A newly formed "swat team" is ready to spring into action the moment a pod of whales strands on the Northland coast.

The launch of Whale Rescue at Opua last weekend brought together many of the region's top marine mammal experts, and the fundraising muscle needed to pay for rescue equipment.

The group was born of two mass strandings in the Far North in 2010, one at Karikari Beach and the other a month later at Spirits Bay. The latter rescue bid involved transporting 24 surviving pilot whales more than 50km on a fleet of trucks, the most ambitious rescue attempted in New Zealand.

It revealed, however, that Northland was not equipped to deal with strandings on such a scale.


A shortage of lifting mats and frames meant delays in moving whales out of the sun, while some of the mats that were available weren't strong enough and ripped under the whales' weight, putting rescuers and the rescued at risk.

In a flash of Kiwi ingenuity someone managed to rustle up some trampoline mats as a substitute.

The impetus for the new group came from discussions at both stranding scenes between Tutukaka orca expert Ingrid Visser, Jo Halliday of Opua, Department of Conservation (DOC) biodiversity manager Patrick Whaley and ranger William Macrae, who died in a helicopter crash at Karikari last year.

Dr Visser described the eight-strong group as a swat team of experienced rescuers, with more than 50 strandings involving 12 species between them.

She offered DOC any help the group could provide, "in memory of Will".

One of Whale Rescue's first projects was to design a pilot whale-specific lifting mat capable of carrying four tonnes.
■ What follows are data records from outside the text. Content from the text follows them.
This design comes from an exercise in tuning for small area on the open sky130 flow, not from production work. The RTL of this run was laid out without a check of its function.

**flow/config.mk**
```make
export PLATFORM = sky130hd
export DESIGN_NAME = stitch_decode
export DESIGN_NICKNAME = stitch_decode
export VERILOG_FILES = /design/flow/design.v
export SDC_FILE = /design/flow/constraint.sdc
export NUM_CORES = 4
export LEC_CHECK = 0
export ABC_AREA = 1
export ABC_CLOCK_PERIOD_IN_PS = 25000
export CAP_MARGIN = 20
export CORE_MARGIN = 2
export CORE_UTILIZATION = 40
export SLEW_MARGIN = 20
```
**flow/constraint.sdc**
```tcl
create_clock -name core_clock -period 25.0 [get_ports {clk}]
set_input_delay 5.0000 -clock core_clock [delete_from_list [all_inputs] [get_ports {clk}]]
set_output_delay 5.0000 -clock core_clock [all_outputs]
set_load 0.01 [all_outputs]
```
**flow/design.v**
```verilog
module stitch_decode (
    input  wire        clk,
    input  wire        rst,
    input  wire [63:0] cfg_desc_a,
    input  wire [63:0] cfg_desc_b,
    input  wire [23:0] cfg_tcorr,
    input  wire [11:0] cfg_phase,
    input  wire [8:0]  cfg_port,
    input  wire [55:0] frame_start,
    input  wire [28:0] frame_len,
    input  wire        cast_on,
    input  wire        in_valid,
    input  wire [1:0]  in_sync,
    input  wire [63:0] in_payload,
    input  wire [51:0] in_arrival,
    input  wire        in_skip1,
    output wire        out_hit1_valid,
    output wire [63:0] out_hit1_word,
    output wire        out_hit2_valid,
    output wire [63:0] out_hit2_word,
    output reg  [28:0] out_ptime,
    output wire        out_close,
    output wire        out_close_hit2,
    output wire        out_sync_err,
    output wire        out_crc_err,
    output wire        out_unknown,
    output wire [1:0]  out_order,
    output wire [1:0]  out_gap,
    output wire [1:0]  out_badchan,
    output reg         out_desc_invalid
);
    function [53:0] radd;
        input [52:0] a;
        input [52:0] b;
        input        ci;
        integer i;
        reg c;
        begin
            c = ci;
            for (i = 0; i < 53; i = i + 1) begin
                radd[i] = a[i] ^ b[i] ^ c;
                c = (a[i] & b[i]) | (a[i] & c) | (b[i] & c);
            end
            radd[53] = c;
        end
    endfunction
    function rlt;
        input [28:0] a;
        input [28:0] b;
        integer i;
        reg c;
        begin
            c = 1'b0;
            for (i = 0; i < 29; i = i + 1)
                c = (~a[i] & b[i]) | (~a[i] & c) | (b[i] & c);
            rlt = c;
        end
    endfunction
    function [63:0] shr;
        input [63:0] x;
        input [5:0]  s;
        integer k, j;
        reg [63:0] y;
        begin
            y = x;
            for (k = 5; k >= 0; k = k - 1)
                if (s[k])
                    for (j = 0; j + (1 << k) < 64; j = j + 1)
                        y[j] = y[j + (1 << k)];
            shr = y;
        end
    endfunction
    function [63:0] rotr;
        input [63:0] x;
        input [5:0]  s;
        integer k, j;
        reg [63:0] y;
        reg [63:0] t;
        begin
            y = x;
            for (k = 5; k >= 0; k = k - 1) begin
                t = y;
                if (s[k])
                    for (j = 0; j < 64; j = j + 1)
                        y[j] = t[(j + (1 << k)) % 64];
            end
            rotr = y;
        end
    endfunction
    wire [1:0]  d_mode       = cfg_desc_a[63:62];
    wire        d_hpb        = cfg_desc_a[61];
    wire        d_check      = cfg_desc_a[60];
    wire [7:0]  d_chan_count = cfg_desc_a[59:52];
    wire [5:0]  d_chan_pos   = cfg_desc_a[51:46];
    wire [2:0]  d_chan_w     = cfg_desc_a[45:43];
    wire [5:0]  d_val_pos    = cfg_desc_a[42:37];
    wire [3:0]  d_val_w      = cfg_desc_a[36:33];
    wire [2:0]  d_val_rsh    = cfg_desc_a[32:30];
    wire [5:0]  d_time_pos   = cfg_desc_a[29:24];
    wire [4:0]  d_time_w     = cfg_desc_a[23:19];
    wire [3:0]  d_time_unit  = cfg_desc_a[18:15];
    wire [23:0] d_time_ofs   = cfg_desc_b[63:40];
    wire [5:0]  d_stride     = cfg_desc_b[39:34];
    wire [6:0]  d_valid_pos  = cfg_desc_b[33:27];
    function field_bad;
        input [5:0] pos;
        input [4:0] w;
        input       hpb;
        input       check;
        input [5:0] stride;
        reg   [7:0] top;
        reg   [7:0] lsb2;
        begin
            top  = {2'b00, pos} + {3'b000, w} - 8'd1;
            lsb2 = {2'b00, pos} - {2'b00, stride};
            field_bad = 1'b0;
            if (w != 5'd0) begin
                if (top > 8'd63)
                    field_bad = 1'b1;
                if (check && pos < 6'd8)
                    field_bad = 1'b1;
                if (hpb && stride > pos)
                    field_bad = 1'b1;
                if (hpb && check && stride <= pos && lsb2 < 8'd8)
                    field_bad = 1'b1;
            end
        end
    endfunction
    wire desc_invalid =
        field_bad(d_chan_pos, {2'b00, d_chan_w}, d_hpb, d_check, d_stride) |
        field_bad(d_val_pos,  {1'b0, d_val_w},   d_hpb, d_check, d_stride) |
        field_bad(d_time_pos, d_time_w,          d_hpb, d_check, d_stride) |
        (d_valid_pos != 7'd127 && d_valid_pos >= 7'd64) |
        ({1'b0, d_time_w} + {2'b00, d_time_unit} > 6'd28) |
        (d_time_w < 5'd8) |
        (d_chan_count == 8'd0) | (d_chan_count > 8'd128) |
        (d_mode == 2'd3);
    wire [5:0] sh_c1 = d_chan_pos;
    wire [5:0] sh_c2 = d_chan_pos - d_stride;
    wire [5:0] sh_v1 = d_val_pos + {3'd0, d_val_rsh};
    wire [5:0] sh_v2 = sh_v1 - d_stride;
    wire [5:0] sh_t  = d_time_pos - {2'd0, d_time_unit};
    wire [5:0] sh_t2 = sh_t - d_stride;
    wire [6:0] cmask;
    genvar gi;
    generate
        for (gi = 0; gi < 7; gi = gi + 1) begin : g_cm
            assign cmask[gi] = (gi < d_chan_w);
        end
    endgenerate
    wire signed [5:0] vlen = $signed({2'b00, d_val_w}) - $signed({3'b000, d_val_rsh});
    wire [11:0] vmask;
    generate
        for (gi = 0; gi < 12; gi = gi + 1) begin : g_vm
            assign vmask[gi] = ($signed(gi) < vlen);
        end
    endgenerate
    wire [5:0]  wu = {1'b0, d_time_w} + {2'b00, d_time_unit};
    wire [27:0] tmask;
    wire [27:0] twin;
    generate
        for (gi = 0; gi < 28; gi = gi + 1) begin : g_tm
            assign tmask[gi] = (gi < wu);
            assign twin[gi]  = (gi < wu) && (gi >= d_time_unit);
        end
    endgenerate
    wire        ph_neg = cfg_phase[11];
    wire [10:0] ph_x   = cfg_phase[10:0] ^ {11{ph_neg}};
    wire [27:0] ph_p   = {17'd0, ph_x} * 28'd12583 + (ph_neg ? 28'd77586 : 28'd65003);
    wire [7:0]  ph_q   = ph_p[24:17];
    wire [53:0] corr_a = radd({{29{cfg_tcorr[23]}}, cfg_tcorr},
                              {{29{d_time_ofs[23]}}, d_time_ofs}, 1'b0);
    wire [53:0] corr_s = radd(corr_a[52:0], {{45{ph_neg}}, ph_q ^ {8{ph_neg}}}, ph_neg);
    wire [25:0] corr   = corr_s[25:0];
    wire [51:0] s16 = frame_start[55:4];
    localparam [7:0] T_IDLE    = 8'h0F;
    localparam [7:0] T_TRAIN   = 8'h1B;
    localparam [7:0] T_TICK    = 8'h2D;
    localparam [7:0] T_ECHO    = 8'h4E;
    localparam [7:0] T_STATUS  = 8'h55;
    localparam [7:0] T_SCREPLY = 8'h63;
    function [7:0] crc8;
        input [55:0] data;
        integer i;
        reg [7:0] c;
        reg       fb;
        begin
            c = 8'h00;
            for (i = 55; i >= 0; i = i - 1) begin
                fb = c[7] ^ data[i];
                c  = {c[6:0], 1'b0};
                if (fb)
                    c = c ^ 8'h07;
            end
            crc8 = c;
        end
    endfunction
    wire        is_data = (in_sync == 2'b01);
    wire        is_ctl  = (in_sync == 2'b10);
    wire        crc_ok  = (crc8(in_payload[63:8]) == in_payload[7:0]);
    wire [7:0]  c_type  = in_payload[63:56];
    reg         ctl_known;
    always @(*) begin
        case (c_type)
            T_IDLE:    ctl_known = (in_payload[55:8] == 48'd0);
            T_TRAIN:   ctl_known = (in_payload[15:9] == 7'd0);
            T_TICK:    ctl_known = (in_payload[27:8] == 20'd0);
            T_ECHO:    ctl_known = (in_payload[23:8] == 16'd0);
            T_STATUS:  ctl_known = (in_payload[52:40] == 13'd0);
            T_SCREPLY: ctl_known = 1'b1;
            default:   ctl_known = 1'b0;
        endcase
    end
    wire ev_sync = !is_data && !is_ctl;
    wire ev_crc  = (is_data && d_check && !crc_ok) || (is_ctl && !crc_ok);
    wire ev_unk  = is_ctl && crc_ok && !ctl_known;
    wire is_tick = is_ctl && crc_ok && (c_type == T_TICK) && (in_payload[27:8] == 20'd0);
    wire is_hits = is_data && (crc_ok || !d_check);
    wire h2_marked = (d_valid_pos == 7'd127) || in_payload[d_valid_pos[5:0]];
    wire [63:0] x_c1 = shr(in_payload, sh_c1);
    wire [63:0] x_c2 = shr(in_payload, sh_c2);
    wire [63:0] x_v1 = shr(in_payload, sh_v1);
    wire [63:0] x_v2 = shr(in_payload, sh_v2);
    wire [63:0] x_t1 = rotr(in_payload, is_ctl ? 6'd28 : sh_t);
    wire [63:0] x_t2 = rotr(in_payload, sh_t2);
    wire [6:0]  ch1  = x_c1[6:0] & cmask;
    wire [6:0]  ch2  = x_c2[6:0] & cmask;
    wire [11:0] val1 = x_v1[11:0] & vmask;
    wire [11:0] val2 = x_v2[11:0] & vmask;
    wire [27:0] m1   = is_ctl ? 28'hFFF_FFFF : tmask;
    wire [27:0] r1   = x_t1[27:0] & (is_ctl ? 28'hFFF_FFFF : twin);
    wire [27:0] r2   = x_t2[27:0] & twin;
    wire [53:0] d1_s = radd({25'd0, in_arrival[27:0]}, {25'd0, ~r1}, 1'b1);
    wire [53:0] d2_s = radd({25'd0, in_arrival[27:0]}, {25'd0, ~r2}, 1'b1);
    wire [27:0] d1   = d1_s[27:0] & m1;
    wire [27:0] d2   = d2_s[27:0] & tmask;
    wire [53:0] a1_s = radd({1'b0, in_arrival}, {{27{corr[25]}}, corr}, 1'b0);
    wire [52:0] A1   = a1_s[52:0];
    wire [53:0] a2_s = radd(A1, {1'b1, ~s16}, 1'b1);
    wire [52:0] A2   = a2_s[52:0];
    wire [53:0] tf1_s = radd({24'd0, A2[28:0]}, {24'd0, 1'b1, ~d1}, 1'b1);
    wire [53:0] tf2_s = radd({24'd0, A2[28:0]}, {24'd0, 1'b1, ~d2}, 1'b1);
    wire [28:0] tf1   = tf1_s[28:0];
    wire [28:0] tf2   = tf2_s[28:0];
    wire        b1    = !tf1_s[29];    
    wire        b2    = !tf2_s[29];
    wire        a2_neg  = A2[52];
    wire        a2_zero = (A2[52:29] == 24'd0);
    wire        a2_one  = (A2[52:29] == 24'd1);
    wire        gap1    = a2_neg || (a2_zero && b1);
    wire        gap2    = a2_neg || (a2_zero && b2);
    wire        big1    = !a2_neg && !a2_zero && !(a2_one && b1);
    wire        big2    = !a2_neg && !a2_zero && !(a2_one && b2);
    wire        cl1     = big1 || !rlt(tf1, frame_len);
    wire        cl2     = big2 || !rlt(tf2, frame_len);
    reg         open;      
    reg         pt_any;    
    reg  [51:0] pt_dev;    
    wire [53:0] g_s    = radd(A1, {1'b1, ~pt_dev}, 1'b1);
    wire [52:0] G      = g_s[52:0];
    wire        g_neg  = G[52];
    wire        g_small = (G[52:28] == 25'd0);
    wire        ord1_pt = g_neg || (g_small && rlt({1'b0, G[27:0]}, {1'b0, d1}));
    wire        ord2_pt = g_neg || (g_small && rlt({1'b0, G[27:0]}, {1'b0, d2}));
    wire        d1_lt_d2 = rlt({1'b0, d1}, {1'b0, d2});
    wire v1 = (is_tick || is_hits) && !in_skip1;
    wire v2 = is_hits && d_hpb && h2_marked;
    wire open_in = cast_on ? 1'b1 : open;
    wire act     = in_valid && open_in;
    wire do1  = act && v1;
    wire i1_o = pt_any && ord1_pt;
    wire i1_g = !i1_o && gap1;
    wire i1_c = !i1_o && !gap1 && cl1;
    wire i1_p = !i1_o && !gap1 && !cl1;
    wire pass1 = do1 && i1_p;
    wire do2  = act && v2 && !(do1 && i1_c);
    wire i2_o = pass1 ? d1_lt_d2 : (pt_any && ord2_pt);
    wire i2_g = !i2_o && gap2;
    wire i2_c = !i2_o && !gap2 && cl2;
    wire i2_p = !i2_o && !gap2 && !cl2;
    wire pass2 = do2 && i2_p;
    wire closing = (do1 && i1_c) || (do2 && i2_c);
    wire [27:0] dsel    = pass2 ? d2 : d1;
    wire [53:0] ptn_s   = radd(A1, {25'h1FF_FFFF, ~dsel}, 1'b1);
    always @(posedge clk) begin
        if (rst) begin
            open   <= 1'b0;
            pt_any <= 1'b0;
        end else begin
            open   <= open_in && !closing;
            if (pass1 || pass2)
                pt_any <= 1'b1;
        end
        if (pass1 || pass2)
            pt_dev <= ptn_s[51:0];
    end
    wire ok1 = ({1'b0, ch1} < d_chan_count);
    wire ok2 = ({1'b0, ch2} < d_chan_count);
    reg [2:0] e1, e2;
    always @(*) begin
        e1 = 3'd0;
        e2 = 3'd0;
        if (act && ev_sync) begin
            e1 = 3'd7; e2 = 3'd1;
        end else if (act && ev_crc) begin
            e1 = 3'd7; e2 = 3'd2;
        end else if (act && ev_unk) begin
            e1 = 3'd7; e2 = 3'd3;
        end else begin
            if (do1) begin
                if (i1_o)      e1 = 3'd1;
                else if (gap1) e1 = 3'd2;
                else if (cl1)  e1 = 3'd3;
                else if (is_tick) e1 = 3'd6;
                else if (ok1)  e1 = 3'd4;
                else           e1 = 3'd5;
            end
            if (do2) begin
                if (i2_o)      e2 = 3'd1;
                else if (gap2) e2 = 3'd2;
                else if (cl2)  e2 = 3'd3;
                else if (ok2)  e2 = 3'd4;
                else           e2 = 3'd5;
            end
        end
    end
    localparam W = 1 + 3 + 3 + 28 + 28 + 12 + 12 + 7 + 7;
    wire [W-1:0] st0 = {cast_on, e1, e2, tf1[27:0], tf2[27:0], val1, val2, ch1, ch2};
    reg  [W-1:0] st1, st2, st3, st4, st5;
    always @(posedge clk) begin
        st1 <= st0;
        st2 <= st1;
        st3 <= st2;
        st4 <= st3;
    end
    always @(posedge clk) begin
        if (rst)
            st5[W-1:W-7] <= 7'd0;
        else
            st5[W-1:W-7] <= st4[W-1:W-7];
        st5[W-8:0] <= st4[W-8:0];
    end
    wire        q_cast = st4[W-1];
    wire [2:0]  q_e1   = st4[W-2:W-4];
    wire [2:0]  q_e2   = st4[W-5:W-7];
    wire [27:0] q_tf1  = st4[W-8:W-35];
    wire [27:0] q_tf2  = st4[W-36:W-63];
    wire        q_blk  = (q_e1 == 3'd7);
    wire        q_p1   = (q_e1 == 3'd4) || (q_e1 == 3'd5) || (q_e1 == 3'd6);
    wire        q_p2   = !q_blk && ((q_e2 == 3'd4) || (q_e2 == 3'd5));
    wire        q_cl   = (q_e1 == 3'd3) || (!q_blk && q_e2 == 3'd3);
    wire [28:0] pin = q_cast ? 29'd0 : out_ptime;
    wire [28:0] pm1 = (q_p1 && rlt(pin, {1'b0, q_tf1})) ? {1'b0, q_tf1} : pin;
    wire [28:0] pm2 = (q_p2 && rlt(pm1, {1'b0, q_tf2})) ? {1'b0, q_tf2} : pm1;
    always @(posedge clk) begin
        if (rst) begin
            out_ptime        <= 29'd0;
            out_desc_invalid <= 1'b0;
        end else begin
            out_ptime        <= q_cl ? frame_len : pm2;
            out_desc_invalid <= desc_invalid;
        end
    end
    wire [2:0]  o_e1  = st5[W-2:W-4];
    wire [2:0]  o_e2  = st5[W-5:W-7];
    wire [27:0] o_tf1 = st5[W-8:W-35];
    wire [27:0] o_tf2 = st5[W-36:W-63];
    wire [11:0] o_v1  = st5[37:26];
    wire [11:0] o_v2  = st5[25:14];
    wire [6:0]  o_c1  = st5[13:7];
    wire [6:0]  o_c2  = st5[6:0];
    wire        o_blk = (o_e1 == 3'd7);
    assign out_hit1_valid = (o_e1 == 3'd4);
    assign out_hit2_valid = !o_blk && (o_e2 == 3'd4);
    assign out_close      = (o_e1 == 3'd3) || (!o_blk && o_e2 == 3'd3);
    assign out_close_hit2 = !o_blk && (o_e2 == 3'd3);
    assign out_sync_err   = o_blk && (o_e2 == 3'd1);
    assign out_crc_err    = o_blk && (o_e2 == 3'd2);
    assign out_unknown    = o_blk && (o_e2 == 3'd3);
    assign out_order      = {1'b0, o_e1 == 3'd1} + {1'b0, !o_blk && o_e2 == 3'd1};
    assign out_gap        = {1'b0, o_e1 == 3'd2} + {1'b0, !o_blk && o_e2 == 3'd2};
    assign out_badchan    = {1'b0, o_e1 == 3'd5} + {1'b0, !o_blk && o_e2 == 3'd5};
    assign out_hit1_word  = {8'h10, o_v1, cfg_port, o_c1, o_tf1};
    assign out_hit2_word  = {8'h10, o_v2, cfg_port, o_c2, o_tf2};
endmodule
```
Eight mats, each costing about $1000, were handed over to DOC's Lester Bridson on Saturday, and will be stored in Kaitaia.
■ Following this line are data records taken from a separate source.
Source: an optimization exercise on an open RTL-to-GDS flow (aim: small area, a short achievable clock period and few clock cycles per item). Production flows keep margins and buffers that such runs may drop.
Only simulation tests tie the RTL to the original design; equivalence was not proved.
Power figures rest on the tool's default switching activity, not on a simulated workload.

===== flow/run.sh =====
#!/bin/bash
# synth_recipe.tcl (not shown) runs the flow's synth.tcl, then flattens the netlist and writes it again
# the make line also repeats each setting of config.mk as NAME=value (left out here)
make -C /OpenROAD-flow-scripts/flow DESIGN_CONFIG=/design/flow/config.mk WORK_HOME=/design/flow/orfs CLKGATE_MAP_FILE= SYNTH_SCRIPT=/design/flow/synth_recipe.tcl finish

===== flow/config.mk =====
export PLATFORM = sky130hd
export DESIGN_NAME = dec_channel
export DESIGN_NICKNAME = dec_channel
export VERILOG_FILES = /design/flow/design.v
export SDC_FILE = /design/flow/constraint.sdc
export NUM_CORES = 4
export LEC_CHECK = 0
export CAP_MARGIN = 20
export CORE_MARGIN = 2
export CORE_UTILIZATION = 30
export SETUP_SLACK_MARGIN = 1.5
export SLEW_MARGIN = 20

===== flow/constraint.sdc =====
create_clock -name core_clock -period 40.0 [get_ports {clk}]
set_input_delay 8.0000 -clock core_clock [delete_from_list [all_inputs] [get_ports {clk}]]
set_output_delay 8.0000 -clock core_clock [all_outputs]
set_load 0.01 [all_outputs]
DOC already has three lifting frames designed by the late Mr Macrae, who was known as MacGyver for his skill as an inventor.

Meanwhile, Whale Rescue is building up equipment, including two newly donated pontoon systems, which will be based at Opua and Tutukaka.


Ms Halliday said the new group would not replace Project Jonah or Far North Whale Rescue, but would act as a "first response team" with the ability to get to strandings quickly.

Much of DOC's and Project Jonah's gear was stored in Auckland, she said.

Whale Rescue's next project is to raise about $5000 for a disentanglement kit to free whales caught in rope or nets, as happened to humpbacks off Doubtless Bay and the Bay of Islands in 2010.

Currently New Zealand has just one disentanglement kit, based in Kaikoura.

Whale Rescue's technical adviser Steve Whitehouse, who invented rescue techniques and the Marine Mammal Medic course now used in 13 countries, flew from Australia for the launch.

He said when he pioneered whale rescues in the 1970s, the only "rescue kit" in use comprised a .303 rifle and a box of bullets.

The other members are Reece Hesketh (Opua), Jochen Zaeschmar (Opua), Wendy Turner (Auckland), Kerry O'Brien (Auckland) and Jo Berghan (Taipa).